File: src/mcs_tick_div.sv
// mcs_tick_div: divides a tick stream by N, registered output tick
`timescale 1ns/1ps
module mcs_tick_div #(
  parameter int N = 12                  // division ratio
) (
  input  wire logic clock_i,            // system clock
  input  wire logic rst_b_i,            // async reset, active low
  input  wire logic tick_i,             // input tick
  output logic      tick_o              // one pulse per N input ticks
);
  localparam int W = $clog2(N);
  logic [W-1:0] cnt_q, cnt_d;           // ticks seen in this period
  logic         tick_d;                 // next output tick

  // count input ticks and pulse on the last one
  always_comb begin
    cnt_d  = cnt_q;
    tick_d = 1'b0;
    if (tick_i) begin
      if (cnt_q == W'(N - 1)) begin
        cnt_d  = '0;
        tick_d = 1'b1;
      end else begin
        cnt_d = cnt_q + 1'b1;
      end
    end
  end

  always_ff @(posedge clock_i or negedge rst_b_i) begin
    if (!rst_b_i) begin
      cnt_q  <= '0;
      tick_o <= 1'b0;
    end else begin
      cnt_q  <= cnt_d;
      tick_o <= tick_d;
    end
  end
endmodule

- - - - - - -

- To do
All that should be returned is the run of lines from the one with "cnt_d = cnt_q + 1'b1;" to the last line of the material above, copied exactly.

- Answer section
        cnt_d = cnt_q + 1'b1;
      end
    end
  end

  always_ff @(posedge clock_i or negedge rst_b_i) begin
    if (!rst_b_i) begin
      cnt_q  <= '0;
      tick_o <= 1'b0;
    end else begin
      cnt_q  <= cnt_d;
      tick_o <= tick_d;
    end
  end
endmodule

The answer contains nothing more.